## src/rtl/axi4_lite_mon_pkg.sv

```systemverilog
// Shared definitions for the AXI4-Lite protocol monitor: check IDs, response codes
// and the lowest-ID priority encoder used for first-error capture.
package axi4_lite_mon_pkg;

    typedef enum logic [3:0] {
        CHK_AW_STAB      = 4'd0,
        CHK_W_STAB       = 4'd1,
        CHK_B_STAB       = 4'd2,
        CHK_AR_STAB      = 4'd3,
        CHK_R_STAB       = 4'd4,
        CHK_ADDR_ALIGN   = 4'd5,
        CHK_RESP_ILLEGAL = 4'd6,
        CHK_B_ORPHAN     = 4'd7,
        CHK_R_ORPHAN     = 4'd8,
        CHK_TIMEOUT      = 4'd9,
        CHK_OUTST_OVF    = 4'd10
    } chk_id_e;

    localparam int NUM_CHK = 11;

    localparam logic [1:0] RESP_OKAY   = 2'b00;
    localparam logic [1:0] RESP_EXOKAY = 2'b01;
    localparam logic [1:0] RESP_SLVERR = 2'b10;
    localparam logic [1:0] RESP_DECERR = 2'b11;

    function automatic logic [3:0] lowest_id(input logic [NUM_CHK-1:0] v);
        logic [3:0] id;
        id = 4'd0;
        for (int i = NUM_CHK - 1; i >= 0; i--) begin
            if (v[i]) id = 4'(i);
        end
        return id;
    endfunction

endpackage

```

## src/rtl/axi4_lite_chan_watch.sv

```systemverilog
// Per-channel watcher: flags payload/valid changes during a stall and pulses once
// when a single stall lasts TIMEOUT cycles (TIMEOUT = 0 disables the timeout).
module axi4_lite_chan_watch #(
    parameter int PAYLOAD_W = 32,
    parameter int TIMEOUT   = 256
) (
    input  logic                 clk,
    input  logic                 rst,
    input  logic                 valid,
    input  logic                 ready,
    input  logic [PAYLOAD_W-1:0] payload,
    output logic                 stab_err,
    output logic                 timeout
);

    logic                 stall;
    logic                 stall_reg;
    logic [PAYLOAD_W-1:0] payload_reg;

    assign stall = valid & ~ready;

    always_ff @(posedge clk) begin
        if (rst) begin
            stall_reg   <= 1'b0;
            payload_reg <= '0;
        end else begin
            stall_reg   <= stall;
            payload_reg <= payload;
        end
    end

    assign stab_err = stall_reg & (~valid | (payload != payload_reg));

    generate
        if (TIMEOUT == 0) begin : g_no_timeout
            assign timeout = 1'b0;
        end else begin : g_timeout
            localparam int CNT_W = $clog2(TIMEOUT + 1);
            localparam logic [CNT_W-1:0] LIMIT = CNT_W'(TIMEOUT);
            localparam logic [CNT_W-1:0] LAST  = CNT_W'(TIMEOUT - 1);

            logic [CNT_W-1:0] cnt_reg;

            // Counter saturates at LIMIT, so the LAST match happens only once per stall.
            always_ff @(posedge clk) begin
                if (rst || !stall) begin
                    cnt_reg <= '0;
                end else if (cnt_reg != LIMIT) begin
                    cnt_reg <= cnt_reg + CNT_W'(1);
                end
            end

            assign timeout = stall & (cnt_reg == LAST);
        end
    endgenerate

endmodule

```

## src/rtl/axi4_lite_protocol_monitor.sv

```systemverilog
// Passive AXI4-Lite protocol checker with sticky/pulse flags, error count and first-error ID.
// Define AXI_LITE_MON_SVA_EN to add one simulation-only assertion per check ID.
module axi4_lite_protocol_monitor
    import axi4_lite_mon_pkg::*;
#(
    parameter int         ADDR_W    = 32,
    parameter int         DATA_W    = 32,
    parameter logic [3:0] RESP_MASK = 4'b0011,
    parameter int         TIMEOUT   = 256,
    parameter int         MAX_OUTST = 4,
    parameter int         ERR_CNT_W = 16,
    localparam int        STRB_W    = DATA_W / 8,
    localparam int        OW        = $clog2(MAX_OUTST + 2)
) (
    input  logic                 clk,
    input  logic                 rst,
    input  logic                 clear,
    input  logic                 awvalid,
    input  logic                 awready,
    input  logic [ADDR_W-1:0]    awaddr,
    input  logic                 wvalid,
    input  logic                 wready,
    input  logic [DATA_W-1:0]    wdata,
    input  logic [STRB_W-1:0]    wstrb,
    input  logic                 bvalid,
    input  logic                 bready,
    input  logic [1:0]           bresp,
    input  logic                 arvalid,
    input  logic                 arready,
    input  logic [ADDR_W-1:0]    araddr,
    input  logic                 rvalid,
    input  logic                 rready,
    input  logic [DATA_W-1:0]    rdata,
    input  logic [1:0]           rresp,
    output logic [NUM_CHK-1:0]   err_sticky,
    output logic [NUM_CHK-1:0]   err_pulse,
    output logic [ERR_CNT_W-1:0] err_count,
    output logic                 first_err_valid,
    output logic [3:0]           first_err_id,
    output logic [OW-1:0]        wr_outst,
    output logic [OW-1:0]        rd_outst
);

    localparam int MAXW = (ADDR_W > DATA_W + STRB_W) ? ADDR_W : DATA_W + STRB_W;
    localparam int AL   = $clog2(STRB_W);
    localparam logic [OW-1:0] OUTST_MAX  = OW'(MAX_OUTST);
    localparam logic [OW-1:0] OUTST_HOLD = OW'(MAX_OUTST + 1);

    // Channel index: 0 AW, 1 W, 2 B, 3 AR, 4 R (matches the stability check IDs).
    logic [4:0]            chan_valid;
    logic [4:0]            chan_ready;
    logic [4:0][MAXW-1:0]  chan_payload;
    logic [4:0]            chan_stab;
    logic [4:0]            chan_to;

    assign chan_valid      = {rvalid, arvalid, bvalid, wvalid, awvalid};
    assign chan_ready      = {rready, arready, bready, wready, awready};
    assign chan_payload[0] = MAXW'(awaddr);
    assign chan_payload[1] = MAXW'({wstrb, wdata});
    assign chan_payload[2] = MAXW'(bresp);
    assign chan_payload[3] = MAXW'(araddr);
    assign chan_payload[4] = MAXW'({rresp, rdata});

    genvar gi;
    generate
        for (gi = 0; gi < 5; gi++) begin : g_chan
            axi4_lite_chan_watch #(
                .PAYLOAD_W (MAXW),
                .TIMEOUT   (TIMEOUT)
            ) u_watch (
                .clk      (clk),
                .rst      (rst),
                .valid    (chan_valid[gi]),
                .ready    (chan_ready[gi]),
                .payload  (chan_payload[gi]),
                .stab_err (chan_stab[gi]),
                .timeout  (chan_to[gi])
            );
        end
    endgenerate

    // Pending counters: 0 AW, 1 W (both retired by B), 2 AR (retired by R).
    logic [2:0]          pend_inc;
    logic [2:0]          pend_dec;
    logic [2:0]          pend_ovf;
    logic [2:0][OW-1:0]  pend;

    assign pend_inc = {arvalid & arready, wvalid & wready, awvalid & awready};
    assign pend_dec = {rvalid & rready, bvalid & bready, bvalid & bready};

    generate
        for (gi = 0; gi < 3; gi++) begin : g_pend
            logic [OW-1:0] cnt_reg;
            logic          dec_ok;

            assign dec_ok       = pend_dec[gi] & (cnt_reg != '0);
            assign pend_ovf[gi] = pend_inc[gi] & ~dec_ok & (cnt_reg >= OUTST_MAX);
            assign pend[gi]     = cnt_reg;

            always_ff @(posedge clk) begin
                if (rst) begin
                    cnt_reg <= '0;
                end else if (pend_inc[gi] && !dec_ok && cnt_reg != OUTST_HOLD) begin
                    cnt_reg <= cnt_reg + OW'(1);
                end else if (!pend_inc[gi] && dec_ok) begin
                    cnt_reg <= cnt_reg - OW'(1);
                end
            end
        end
    endgenerate

    logic [NUM_CHK-1:0] viol;
    logic               any_viol;

    always_comb begin
        viol                   = '0;
        viol[4:0]              = chan_stab;
        viol[CHK_ADDR_ALIGN]   = (awvalid & (awaddr[AL-1:0] != '0)) |
                                 (arvalid & (araddr[AL-1:0] != '0));
        viol[CHK_RESP_ILLEGAL] = (bvalid & ~RESP_MASK[bresp]) | (rvalid & ~RESP_MASK[rresp]);
        // Orphan checks use the registered (pre-edge) pending counts.
        viol[CHK_B_ORPHAN]     = bvalid & ((pend[0] == '0) | (pend[1] == '0));
        viol[CHK_R_ORPHAN]     = rvalid & (pend[2] == '0);
        viol[CHK_TIMEOUT]      = |chan_to;
        viol[CHK_OUTST_OVF]    = |pend_ovf;
    end

    assign any_viol = |viol;

    logic [NUM_CHK-1:0]   err_pulse_reg;
    logic [NUM_CHK-1:0]   err_sticky_reg;
    logic [ERR_CNT_W-1:0] err_count_reg;
    logic                 first_err_valid_reg;
    logic [3:0]           first_err_id_reg;

    always_ff @(posedge clk) begin
        if (rst) begin
            err_pulse_reg       <= '0;
            err_sticky_reg      <= '0;
            err_count_reg       <= '0;
            first_err_valid_reg <= 1'b0;
            first_err_id_reg    <= 4'd0;
        end else begin
            err_pulse_reg <= viol;
            // A violation coinciding with clear is loaded fresh rather than lost.
            if (clear) begin
                err_sticky_reg      <= viol;
                err_count_reg       <= any_viol ? ERR_CNT_W'(1) : '0;
                first_err_valid_reg <= any_viol;
                first_err_id_reg    <= any_viol ? lowest_id(viol) : 4'd0;
            end else begin
                err_sticky_reg <= err_sticky_reg | viol;
                if (any_viol && err_count_reg != '1) begin
                    err_count_reg <= err_count_reg + ERR_CNT_W'(1);
                end
                if (any_viol && !first_err_valid_reg) begin
                    first_err_valid_reg <= 1'b1;
                    first_err_id_reg    <= lowest_id(viol);
                end
            end
        end
    end

    assign err_pulse       = err_pulse_reg;
    assign err_sticky      = err_sticky_reg;
    assign err_count       = err_count_reg;
    assign first_err_valid = first_err_valid_reg;
    assign first_err_id    = first_err_id_reg;
    assign wr_outst        = pend[0];
    assign rd_outst        = pend[2];

`ifdef AXI_LITE_MON_SVA_EN
    generate
        for (gi = 0; gi < NUM_CHK; gi++) begin : g_sva
            a_chk : assert property (@(posedge clk) disable iff (rst) !viol[gi])
                else $error("axi4-lite check %0d violated: awaddr=%h wdata=%h wstrb=%h bresp=%0d araddr=%h rdata=%h rresp=%0d wr_outst=%0d rd_outst=%0d",
                            gi, awaddr, wdata, wstrb, bresp, araddr, rdata, rresp, pend[0], pend[2]);
        end
    endgenerate
`endif

endmodule

```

# # # # #

Which lines in the records above hold the string "only"? Copy each of them.

Answer section:
            // Counter saturates at LIMIT, so the LAST match happens only once per stall.
// Define AXI_LITE_MON_SVA_EN to add one simulation-only assertion per check ID.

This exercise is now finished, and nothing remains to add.